Residents had used the consultation process to negotiate Island Homes being a resident-led organisation … "Island Homes’ Board of 15 would include eight residents – one tenant and one leaseholder from each of the four estates. The individual estates were to determine their nominees. Toynbee specifically promised that governance arrangement in its Offer Document to tenants, and there is little doubt it played a massive part in securing its majority in the ballot."

However, despite the promises made, no contractual provision was made during the stock transfer. In 2008, after the merger of the Toynbee and Community Housing Trusts, the new One Housing Group suspended the Island Homes Board and appointed new trustees, citing management problems.

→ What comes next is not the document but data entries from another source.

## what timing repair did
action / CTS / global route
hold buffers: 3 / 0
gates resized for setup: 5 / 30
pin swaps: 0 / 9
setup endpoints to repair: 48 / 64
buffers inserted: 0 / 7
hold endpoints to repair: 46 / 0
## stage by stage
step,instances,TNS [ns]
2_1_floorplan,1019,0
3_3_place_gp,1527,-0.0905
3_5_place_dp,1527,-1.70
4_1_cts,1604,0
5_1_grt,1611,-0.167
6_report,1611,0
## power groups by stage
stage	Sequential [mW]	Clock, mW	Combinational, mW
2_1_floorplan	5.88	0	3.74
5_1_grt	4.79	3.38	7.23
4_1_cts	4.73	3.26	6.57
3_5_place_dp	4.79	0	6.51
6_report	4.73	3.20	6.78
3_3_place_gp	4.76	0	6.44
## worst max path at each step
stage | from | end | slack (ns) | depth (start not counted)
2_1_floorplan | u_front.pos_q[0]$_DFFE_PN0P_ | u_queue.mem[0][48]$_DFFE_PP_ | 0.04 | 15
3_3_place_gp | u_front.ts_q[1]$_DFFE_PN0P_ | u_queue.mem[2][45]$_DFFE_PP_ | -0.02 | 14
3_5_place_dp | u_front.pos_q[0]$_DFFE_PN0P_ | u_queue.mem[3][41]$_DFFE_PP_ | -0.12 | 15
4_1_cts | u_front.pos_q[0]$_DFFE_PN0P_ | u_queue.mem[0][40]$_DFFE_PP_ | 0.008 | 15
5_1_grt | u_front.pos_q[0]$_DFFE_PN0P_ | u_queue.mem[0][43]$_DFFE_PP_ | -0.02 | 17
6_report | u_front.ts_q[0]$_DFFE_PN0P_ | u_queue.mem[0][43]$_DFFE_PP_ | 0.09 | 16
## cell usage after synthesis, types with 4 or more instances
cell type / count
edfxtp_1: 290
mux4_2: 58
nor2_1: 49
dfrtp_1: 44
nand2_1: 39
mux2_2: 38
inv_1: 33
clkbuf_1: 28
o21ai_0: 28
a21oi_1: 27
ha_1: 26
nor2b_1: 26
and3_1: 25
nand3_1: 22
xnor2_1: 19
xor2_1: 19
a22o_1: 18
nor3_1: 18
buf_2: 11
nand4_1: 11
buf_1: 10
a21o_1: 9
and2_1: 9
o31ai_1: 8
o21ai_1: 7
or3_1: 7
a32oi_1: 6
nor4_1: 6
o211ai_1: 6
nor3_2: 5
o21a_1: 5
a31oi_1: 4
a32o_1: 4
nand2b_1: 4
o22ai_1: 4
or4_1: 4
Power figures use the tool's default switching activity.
--- config.mk ---
export PLATFORM = sky130hd
export DESIGN_NAME = keystroke_macro_player_top
export DESIGN_NICKNAME = d
export VERILOG_FILES = /design/src/design/kmp_pkg.sv /design/src/design/kmp_front.sv /design/src/design/kmp_queue.sv /design/src/design/kmp_back.sv /design/src/design/keystroke_macro_player_top.sv
export SDC_FILE = /design/constraint.sdc
export NUM_CORES = 1
export LEC_CHECK = 0
export ABC_AREA = 1
export BUFFER_PORTS_ARGS = -buffer_cell sky130_fd_sc_hd__buf_4
export CAP_MARGIN = 20
export CORE_ASPECT_RATIO = 0.9
export CORE_MARGIN = 5
export CORE_UTILIZATION = 35
export DETAILED_ROUTE_END_ITERATION = 12
export PLACE_DENSITY = 0.47
export SETUP_SLACK_MARGIN = 0.1
export SYNTH_ARGS = -nofsm -noshare
export SYNTH_HDL_FRONTEND = slang
export SYNTH_HIERARCHICAL = 1
export SYNTH_SLANG_ARGS = --single-unit
--- constraint.sdc ---
create_clock -name i_clk -period 3 [get_ports i_clk]
set_input_delay 0.6 -clock i_clk [delete_from_list [all_inputs] [get_ports i_clk]]
set_output_delay 0.6 -clock i_clk [all_outputs]
set_load 0.1 [all_outputs]
`config.mk`:
```
export PLATFORM = sky130hd
export DESIGN_NAME = zph_acc
export DESIGN_NICKNAME = d
export VERILOG_FILES = /design/src/hdl/zph_pkg.sv /design/src/hdl/zph_acc.sv
export SDC_FILE = /design/constraint.sdc
export NUM_CORES = 1
export LEC_CHECK = 0
export BUFFER_PORTS_ARGS = -buffer_cell sky130_fd_sc_hd__clkbuf_2
export CAP_MARGIN = 0
export CORE_MARGIN = 2
export CORE_UTILIZATION = 48
export CTS_CLUSTER_DIAMETER = 120
export DETAILED_ROUTE_END_ITERATION = 10
export PLACE_DENSITY = 0.74
export REMOVE_ABC_BUFFERS = 1
export SETUP_SLACK_MARGIN = 0.1
export SYNTH_ARGS = -nofsm -noshare
export SYNTH_HDL_FRONTEND = slang
export SYNTH_SLANG_ARGS = --single-unit
```
`constraint.sdc`:
```
create_clock -name clock -period 3.15 [get_ports clock]
set_input_delay 0.315 -clock clock [delete_from_list [all_inputs] [get_ports clock]]
set_output_delay 0.315 -clock clock [all_outputs]
set_load 0.03 [all_outputs]
```
`src/hdl/zph_pkg.sv`:
```
//------------------------------------------------------------------------------
// zph_pkg
// Shared types and constants of the Zobrist position hash core.
//------------------------------------------------------------------------------
`default_nettype none

package zph_pkg;

   localparam int KeyTableDepth = 769;
   localparam int Squares       = 64;
   localparam int KeyWidth      = 64;
   localparam int BoardWidth    = Squares;
   localparam int KeyIndexWidth = 10;
   localparam int KeyAddrWidth  = $clog2(KeyTableDepth);
   localparam int SqWidth       = $clog2(Squares);
   localparam int PieceWidth    = 3;
   localparam int SideKeyIndex  = 12 * Squares;

   localparam logic [PieceWidth-1:0] PiecePawn   = 3'd0;
   localparam logic [PieceWidth-1:0] PieceKnight = 3'd1;
   localparam logic [PieceWidth-1:0] PieceBishop = 3'd2;
   localparam logic [PieceWidth-1:0] PieceRook   = 3'd3;
   localparam logic [PieceWidth-1:0] PieceQueen  = 3'd4;
   localparam logic [PieceWidth-1:0] PieceKing   = 3'd5;

   localparam logic ModeKeyWrite = 1'b0;
   localparam logic ModeBoard    = 1'b1;

   typedef enum logic [1:0] {
      GroupPawn   = 2'd0,
      GroupKnight = 2'd1,
      GroupSlider = 2'd2,
      GroupKing   = 2'd3
   } group_type;

   typedef enum logic [1:0] {
      StIdle   = 2'd0,
      StScan   = 2'd1,
      StSide   = 2'd2,
      StSettle = 2'd3
   } state_type;

   typedef struct packed {
      logic absorb;
      logic close;
      logic emit;
   } acc_ctrl_type;

endpackage

`default_nettype wire

```
`src/hdl/zph_acc.sv`:
```
//------------------------------------------------------------------------------
// zph_acc
// Shared xor accumulator and result register of the hash core.
//------------------------------------------------------------------------------
`default_nettype none

module zph_acc
   import zph_pkg::*;
(
   input  wire logic                 clock,
   input  wire logic                 reset,
   input  wire acc_ctrl_type         ctrl,
   input  wire logic [KeyWidth-1:0]  rd_data,
   output logic                      rsp_valid,
   output logic [KeyWidth-1:0]       rsp_signature
);

   logic [KeyWidth-1:0] acc_ff, acc_in;
   logic [KeyWidth-1:0] sum;
   logic                valid_ff, valid_in;
   logic [KeyWidth-1:0] sig_ff, sig_in;

   assign sum = ctrl.absorb ? (acc_ff ^ rd_data) : acc_ff;

   always_comb begin
      acc_in   = sum;
      valid_in = 1'b0;
      sig_in   = sig_ff;
      if (ctrl.close && ctrl.emit) begin
         acc_in   = '0;
         valid_in = 1'b1;
         sig_in   = sum;
      end
   end

   always_ff @(posedge clock) begin
      if (reset) begin
         acc_ff   <= '0;
         valid_ff <= 1'b0;
      end else begin
         acc_ff   <= acc_in;
         valid_ff <= valid_in;
      end
      sig_ff <= sig_in;
   end

   assign rsp_valid     = valid_ff;
   assign rsp_signature = sig_ff;

endmodule

`default_nettype wire

```
## src/hdl/zph_pkg.sv

```systemverilog
//------------------------------------------------------------------------------
// zph_pkg
// Shared types and constants of the Zobrist position hash core.
//------------------------------------------------------------------------------
`default_nettype none

package zph_pkg;

   localparam int KeyTableDepth = 769;
   localparam int Squares       = 64;
   localparam int KeyWidth      = 64;
   localparam int BoardWidth    = Squares;
   localparam int KeyIndexWidth = 10;
   localparam int KeyAddrWidth  = $clog2(KeyTableDepth);
   localparam int SqWidth       = $clog2(Squares);
   localparam int PieceWidth    = 3;
   localparam int SideKeyIndex  = 12 * Squares;

   localparam logic [PieceWidth-1:0] PiecePawn   = 3'd0;
   localparam logic [PieceWidth-1:0] PieceKnight = 3'd1;
   localparam logic [PieceWidth-1:0] PieceBishop = 3'd2;
   localparam logic [PieceWidth-1:0] PieceRook   = 3'd3;
   localparam logic [PieceWidth-1:0] PieceQueen  = 3'd4;
   localparam logic [PieceWidth-1:0] PieceKing   = 3'd5;

   localparam logic ModeKeyWrite = 1'b0;
   localparam logic ModeBoard    = 1'b1;

   typedef enum logic [1:0] {
      GroupPawn   = 2'd0,
      GroupKnight = 2'd1,
      GroupSlider = 2'd2,
      GroupKing   = 2'd3
   } group_type;

   typedef enum logic [1:0] {
      StIdle   = 2'd0,
      StScan   = 2'd1,
      StSide   = 2'd2,
      StSettle = 2'd3
   } state_type;

   typedef struct packed {
      logic absorb;
      logic close;
      logic emit;
   } acc_ctrl_type;

endpackage

`default_nettype wire

```

## src/hdl/zph_seq.sv

```systemverilog
//------------------------------------------------------------------------------
// zph_seq
// Square scan sequencer: walks the bitboards one square per cycle and issues
// key reads for the shared xor accumulator.
//------------------------------------------------------------------------------
`default_nettype none

module zph_seq
   import zph_pkg::*;
(
   input  wire logic                     clock,
   input  wire logic                     reset,
   input  wire logic                     start,
   input  wire logic                     req_mode,
   input  wire logic                     req_color,
   input  wire logic [1:0]               req_piece_group,
   input  wire logic [BoardWidth-1:0]    req_board_a,
   input  wire logic [BoardWidth-1:0]    req_board_b,
   input  wire logic                     req_black_to_move,
   input  wire logic                     req_last,
   output logic                          busy,
   output logic                          rd_en,
   output logic [KeyIndexWidth-1:0]      rd_index,
   output acc_ctrl_type                  ctrl
);

   state_type              state_ff, state_in;
   logic [SqWidth-1:0]     sq_ff, sq_in;
   logic [BoardWidth-1:0]  a_ff, a_in;
   logic [BoardWidth-1:0]  b_ff, b_in;
   group_type              group_ff, group_in;
   logic                   color_ff, color_in;
   logic                   black_ff, black_in;
   logic                   last_ff, last_in;
   logic                   pend_ff;
   logic                   accept;
   logic [PieceWidth-1:0]  piece;
   logic                   hit;

   assign busy   = (state_ff != StIdle);
   assign accept = start && !busy && (req_mode == ModeBoard);

   always_comb begin
      piece = PiecePawn;
      hit   = 1'b0;
      unique case (group_ff)
         GroupPawn: begin
            piece = PiecePawn;
            hit   = a_ff[0];
         end
         GroupKnight: begin
            piece = PieceKnight;
            hit   = a_ff[0];
         end
         GroupSlider: begin
            hit = a_ff[0] | b_ff[0];
            unique case ({a_ff[0], b_ff[0]})
               2'b10:   piece = PieceBishop;
               2'b01:   piece = PieceRook;
               2'b11:   piece = PieceQueen;
               default: piece = PiecePawn;
            endcase
         end
         GroupKing: begin
            piece = PieceKing;
            hit   = a_ff[0];
         end
         default: begin
            piece = PiecePawn;
            hit   = 1'b0;
         end
      endcase
   end

   always_ff @(posedge clock) begin
      if (reset) begin
         state_ff <= StIdle;
         pend_ff  <= 1'b0;
      end else begin
         state_ff <= state_in;
         pend_ff  <= rd_en;
      end
      sq_ff    <= sq_in;
      a_ff     <= a_in;
      b_ff     <= b_in;
      group_ff <= group_in;
      color_ff <= color_in;
      black_ff <= black_in;
      last_ff  <= last_in;
   end

   always_comb begin
      state_in    = state_ff;
      sq_in       = sq_ff;
      a_in        = a_ff;
      b_in        = b_ff;
      group_in    = group_ff;
      color_in    = color_ff;
      black_in    = black_ff;
      last_in     = last_ff;
      rd_en       = 1'b0;
      rd_index    = {piece, color_ff, sq_ff};
      ctrl.absorb = pend_ff;
      ctrl.close  = 1'b0;
      ctrl.emit   = 1'b0;
      unique case (state_ff)
         StIdle: begin
            if (accept) begin
               state_in = StScan;
               sq_in    = '0;
               a_in     = req_board_a;
               b_in     = req_board_b;
               group_in = group_type'(req_piece_group);
               color_in = req_color;
               black_in = req_black_to_move;
               last_in  = req_last;
            end
         end
         StScan: begin
            rd_en = hit;
            a_in  = a_ff >> 1;
            b_in  = b_ff >> 1;
            sq_in = sq_ff + SqWidth'(1);
            if (sq_ff == SqWidth'(Squares - 1)) begin
               state_in = StSide;
            end
         end
         StSide: begin
            rd_en    = last_ff && black_ff;
            rd_index = KeyIndexWidth'(SideKeyIndex);
            state_in = StSettle;
         end
         StSettle: begin
            ctrl.close = 1'b1;
            ctrl.emit  = last_ff;
            state_in   = StIdle;
         end
         default: begin
            state_in = StIdle;
         end
      endcase
   end

endmodule

`default_nettype wire

```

Around a third of TIH homes failed to meet the Decent Homes Standard used by the Housing Corporation in 2007, the regulator at the time.

In 2012, One Housing abolished the separate management structure after a consultation with residents, bringing the stock directly under its control. Some local residents objected, in part because of the promises made at the time of the stock transfer, and wrote to the housing minister asking him to block the changes saying "OHG has, in effect stolen the right of Island Homes to govern themselves… We ask you to intervene and suspend the merger process."

====Project Stone====

According to The Wharf, the total stock of former Toynbee Island Homes 2,000 homes could be replaced by 9,000 newly built properties by the group, under Project Stone. Most would be sold on the open market, "with “high earning financial sector workers” named as potential buyers."

Some locals and councillors claim that complaints about maintenance of the existing stock are high. As a result of a petition highlighting a loss of trust between residents and OHG, Tower Hamlets withdrew their "preferred partnership" status from One Housing.

===Islington and Kingston communes===
A group of 18 tenants facing eviction from four joined Victorian terraces in Islington Park Street took their complaints to Twitter and local media in 2015. The Crescent Road Community also face eviction from their communal property in Coombe Hill, Kingston.

The two linked communities collected an 8,000 strong petition asking for their communities not to be evicted.

===Pay cuts and union disputes===
Unite members held a four-day strike in 2014 after the suspension of their steward Bryan Kennedy. He had led a campaign against pay cuts in 2013, and was suspended immediately prior to a further round of negotiations on new pay reductions. One Housing Group denied any connection between the suspension and the negotiations. A Unite spokesperson accused One Housing of being "an incredibly bad employer", which had cut wages of employees while increasing the salary of their CEO.

===King's Cross Central===
A 2012 investigation by the Independent and Corporate Watch found that "people with a history of mental health problems are being excluded from the social housing built there while the developers and local council have also set quotas for the number of homeless and unemployed people" at King's Cross Central's 500 social housing units.

===Chief Executive Salary Survey 2020===
According to Inside Housing, the Chief Executive Officer Richard Hill had £211,364 total salary (salary £205,964 + bonus £0 + car allowance £5,400) for the fiscal year 2019/2020. This is a reduction of 6.9% compared to the previous fiscal year with a total salary of £226,936.

===Proposed partnership with Riverside Group===
On 24 June 2021 One Housing Group and Riverside Group announced their plan to form a new partnership. If confirmed, then One Housing Group would join Riverside Group as a subsidiary for two years only. It was claimed that this would allow One Housing Group to run as a separate entity, continuing the current business model while already consulting the parent Riverside Group on major decisions and slowly aligning and integrating the day to day running of One Housing Group to the needs and culture of Riverside Group. At the end of the two year transition period, One Housing Group will then simply be dissolved. Housing stock will then belong to Riverside Group who will also manage the newly integrated properties.